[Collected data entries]
********

[src/rtl/uart_mmio_slave.sv]
// -----------------------------------------------------------------------------
// uart_mmio_slave
//
// Memory-mapped 8N1 UART placed directly on the single-cycle core's data bus.
// Loads see combinational read data in the same cycle. Register side effects
// (TX start, RX flag clear) take effect on the clock edge that ends the access.
//
// Register window: 16 bytes at BASE_ADDR, decoded on HADDR[LENGTH-1:4].
//   0x0 TXDATA  W: start a frame with HWDATA[7:0] when idle (dropped if busy)
//   0x4 RXDATA  R: {0, rx_data}; the read clears rx_valid/rx_overrun/frame_err
//   0x8 STATUS  R: {0, frame_err, rx_overrun, rx_valid, tx_busy}
//
// Ports
//   clock     in   system clock, rising edge
//   reset     in   asynchronous, active-low
//   HADDR     in   byte address from the core
//   HWDATA    in   store data, only [7:0] used
//   MemWrite  in   store strobe
//   MemRead   in   load strobe
//   uart_sel  out  HADDR falls inside the register window
//   HRDATA_o  out  combinational read data, 0 outside the window
//   tx        out  serial output, idles high
//   rx        in   serial input, asynchronous to clock
//   irq       out  receive interrupt
//
// Optional feature macro: UART_IRQ_EN
//   defined   -> irq is a registered copy of (rx_valid | rx_overrun)
//   undefined -> irq is tied low
// -----------------------------------------------------------------------------
module uart_mmio_slave #(
   parameter int unsigned       LENGTH    = 32,
   parameter logic [LENGTH-1:0] BASE_ADDR = 32'h1000_0000,
   parameter int unsigned       BAUD_DIV  = 434
) (
   input  logic              clock,
   input  logic              reset,
   input  logic [LENGTH-1:0] HADDR,
   input  logic [LENGTH-1:0] HWDATA,
   input  logic              MemWrite,
   input  logic              MemRead,
   output logic              uart_sel,
   output logic [LENGTH-1:0] HRDATA_o,
   output logic              tx,
   input  logic              rx,
   output logic              irq
);

   localparam int unsigned   CW       = $clog2(BAUD_DIV);
   localparam logic [CW-1:0] CNT_LAST = CW'(BAUD_DIV - 1);
   localparam logic [CW-1:0] CNT_HALF = CW'(BAUD_DIV / 2 - 1);
   localparam logic [3:0]    OFF_TX   = 4'h0;
   localparam logic [3:0]    OFF_RX   = 4'h4;
   localparam logic [3:0]    OFF_ST   = 4'h8;

   typedef enum logic [1:0] {
      ST_IDLE  = 2'd0,
      ST_START = 2'd1,
      ST_DATA  = 2'd2,
      ST_STOP  = 2'd3
   } uart_state_e;

   // Bus decode
   logic [3:0] offset;
   logic       wr_tx;
   logic       rd_clr;
   logic       unused_hwdata;

   assign uart_sel      = (HADDR[LENGTH-1:4] == BASE_ADDR[LENGTH-1:4]);
   assign offset        = HADDR[3:0];
   assign wr_tx         = MemWrite & uart_sel & (offset == OFF_TX);
   assign rd_clr        = MemRead & uart_sel & (offset == OFF_RX);
   assign unused_hwdata = ^HWDATA[LENGTH-1:8];

   // Transmitter state
   uart_state_e tx_state_q, tx_state_d;
   logic [CW-1:0] tx_cnt_q, tx_cnt_d;
   logic [2:0]    tx_bit_q, tx_bit_d;
   logic [7:0]    tx_shift_q, tx_shift_d;
   logic          tx_q, tx_d;
   logic          tx_busy;
   logic          tx_last;

   // Receiver state
   logic          rx_meta_q, rx_meta_d;
   logic          rx_sync_q, rx_sync_d;
   logic          rx_prev_q, rx_prev_d;
   logic          rx_fall;
   uart_state_e rx_state_q, rx_state_d;
   logic [CW-1:0] rx_cnt_q, rx_cnt_d;
   logic [2:0]    rx_bit_q, rx_bit_d;
   logic [7:0]    rx_shift_q, rx_shift_d;
   logic [7:0]    rx_data_q, rx_data_d;
   logic          rx_valid_q, rx_valid_d;
   logic          rx_overrun_q, rx_overrun_d;
   logic          frame_err_q, frame_err_d;
   logic          rx_done;

   assign tx_busy   = (tx_state_q != ST_IDLE);
   assign tx_last   = (tx_cnt_q == CNT_LAST);
   assign tx        = tx_q;

   // Two-flop synchronizer plus one history flop for edge detection.
   assign rx_meta_d = rx;
   assign rx_sync_d = rx_meta_q;
   assign rx_prev_d = rx_sync_q;
   assign rx_fall   = rx_prev_q & ~rx_sync_q;
   assign rx_done   = (rx_state_q == ST_STOP) && (rx_cnt_q == CNT_LAST);

   // State registers
   always_ff @(posedge clock or negedge reset) begin
      if (!reset) begin
         tx_state_q   <= ST_IDLE;
         tx_cnt_q     <= '0;
         tx_bit_q     <= '0;
         tx_shift_q   <= '0;
         tx_q         <= 1'b1;
         rx_meta_q    <= 1'b1;
         rx_sync_q    <= 1'b1;
         rx_prev_q    <= 1'b1;
         rx_state_q   <= ST_IDLE;
         rx_cnt_q     <= '0;
         rx_bit_q     <= '0;
         rx_shift_q   <= '0;
         rx_data_q    <= '0;
         rx_valid_q   <= 1'b0;
         rx_overrun_q <= 1'b0;
         frame_err_q  <= 1'b0;
      end else begin
         tx_state_q   <= tx_state_d;
         tx_cnt_q     <= tx_cnt_d;
         tx_bit_q     <= tx_bit_d;
         tx_shift_q   <= tx_shift_d;
         tx_q         <= tx_d;
         rx_meta_q    <= rx_meta_d;
         rx_sync_q    <= rx_sync_d;
         rx_prev_q    <= rx_prev_d;
         rx_state_q   <= rx_state_d;
         rx_cnt_q     <= rx_cnt_d;
         rx_bit_q     <= rx_bit_d;
         rx_shift_q   <= rx_shift_d;
         rx_data_q    <= rx_data_d;
         rx_valid_q   <= rx_valid_d;
         rx_overrun_q <= rx_overrun_d;
         frame_err_q  <= frame_err_d;
      end
   end

   // TX next state: every non-idle state lasts exactly BAUD_DIV cycles.
   always_comb begin
      tx_state_d = tx_state_q;
      tx_cnt_d   = tx_cnt_q;
      tx_bit_d   = tx_bit_q;
      tx_shift_d = tx_shift_q;
      if (tx_state_q != ST_IDLE) begin
         tx_cnt_d = tx_last ? '0 : tx_cnt_q + 1'b1;
      end
      case (tx_state_q)
         ST_IDLE: begin
            tx_cnt_d = '0;
            if (wr_tx) begin
               tx_state_d = ST_START;
               tx_shift_d = HWDATA[7:0];
            end
         end
         ST_START: begin
            if (tx_last) begin
               tx_state_d = ST_DATA;
               tx_bit_d   = '0;
            end
         end
         ST_DATA: begin
            if (tx_last) begin
               tx_shift_d = {1'b0, tx_shift_q[7:1]};
               if (tx_bit_q == 3'd7) begin
                  tx_state_d = ST_STOP;
               end else begin
                  tx_bit_d = tx_bit_q + 1'b1;
               end
            end
         end
         ST_STOP: begin
            if (tx_last) begin
               tx_state_d = ST_IDLE;
            end
         end
         default: begin
            tx_state_d = ST_IDLE;
            tx_cnt_d   = '0;
         end
      endcase
   end

   // TX output: the line level is registered from the upcoming state so tx
   // is glitch-free and changes on the same edge as the state.
   always_comb begin
      tx_d = 1'b1;
      case (tx_state_d)
         ST_START: tx_d = 1'b0;
         ST_DATA:  tx_d = tx_shift_d[0];
         default:  tx_d = 1'b1;
      endcase
   end

   // RX next state. START waits half a bit so that DATA/STOP sample mid-bit.
   always_comb begin
      rx_state_d = rx_state_q;
      rx_cnt_d   = rx_cnt_q + 1'b1;
      rx_bit_d   = rx_bit_q;
      rx_shift_d = rx_shift_q;
      case (rx_state_q)
         ST_IDLE: begin
            rx_cnt_d = '0;
            if (rx_fall) begin
               rx_state_d = ST_START;
            end
         end
         ST_START: begin
            if (rx_cnt_q == CNT_HALF) begin
               rx_cnt_d   = '0;
               rx_bit_d   = '0;
               // A line already back high was only a glitch.
               rx_state_d = rx_sync_q ? ST_IDLE : ST_DATA;
            end
         end
         ST_DATA: begin
            if (rx_cnt_q == CNT_LAST) begin
               rx_cnt_d   = '0;
               rx_shift_d = {rx_sync_q, rx_shift_q[7:1]};
               if (rx_bit_q == 3'd7) begin
                  rx_state_d = ST_STOP;
               end else begin
                  rx_bit_d = rx_bit_q + 1'b1;
               end
            end
         end
         ST_STOP: begin
            if (rx_cnt_q == CNT_LAST) begin
               rx_cnt_d   = '0;
               rx_state_d = ST_IDLE;
            end
         end
         default: begin
            rx_state_d = ST_IDLE;
            rx_cnt_d   = '0;
         end
      endcase
   end

   // RX outputs. A completing byte overrides a same-edge RXDATA read, and
   // then only the new byte's condition drives the flags.
   always_comb begin
      rx_data_d    = rx_data_q;
      rx_valid_d   = rx_valid_q & ~rd_clr;
      rx_overrun_d = rx_overrun_q & ~rd_clr;
      frame_err_d  = frame_err_q & ~rd_clr;
      if (rx_done) begin
         rx_data_d    = rx_shift_q;
         rx_valid_d   = 1'b1;
         rx_overrun_d = rx_overrun_d | (rx_valid_q & ~rd_clr);
         frame_err_d  = frame_err_d | ~rx_sync_q;
      end
   end

   // Read mux
   always_comb begin
      HRDATA_o = '0;
      if (uart_sel) begin
         case (offset)
            OFF_RX:  HRDATA_o = {{(LENGTH-8){1'b0}}, rx_data_q};
            OFF_ST:  HRDATA_o = {{(LENGTH-4){1'b0}}, frame_err_q, rx_overrun_q,
                                 rx_valid_q, tx_busy};
            default: HRDATA_o = '0;
         endcase
      end
   end

`ifdef UART_IRQ_EN
   logic irq_q, irq_d;

   assign irq_d = rx_valid_q | rx_overrun_q;
   assign irq   = irq_q;

   always_ff @(posedge clock or negedge reset) begin
      if (!reset) begin
         irq_q <= 1'b0;
      end else begin
         irq_q <= irq_d;
      end
   end
`else
   assign irq = 1'b0;
`endif

endmodule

********

*PROBLEM*: From the data above, output exactly the lines between the one containing "rx_overrun_q <= 1'b0;" and the one containing "if (tx_state_q != ST_IDLE) begin", counting both of them.

*RESULT BELOW*:
         rx_overrun_q <= 1'b0;
         frame_err_q  <= 1'b0;
      end else begin
         tx_state_q   <= tx_state_d;
         tx_cnt_q     <= tx_cnt_d;
         tx_bit_q     <= tx_bit_d;
         tx_shift_q   <= tx_shift_d;
         tx_q         <= tx_d;
         rx_meta_q    <= rx_meta_d;
         rx_sync_q    <= rx_sync_d;
         rx_prev_q    <= rx_prev_d;
         rx_state_q   <= rx_state_d;
         rx_cnt_q     <= rx_cnt_d;
         rx_bit_q     <= rx_bit_d;
         rx_shift_q   <= rx_shift_d;
         rx_data_q    <= rx_data_d;
         rx_valid_q   <= rx_valid_d;
         rx_overrun_q <= rx_overrun_d;
         frame_err_q  <= frame_err_d;
      end
   end

   // TX next state: every non-idle state lasts exactly BAUD_DIV cycles.
   always_comb begin
      tx_state_d = tx_state_q;
      tx_cnt_d   = tx_cnt_q;
      tx_bit_d   = tx_bit_q;
      tx_shift_d = tx_shift_q;
      if (tx_state_q != ST_IDLE) begin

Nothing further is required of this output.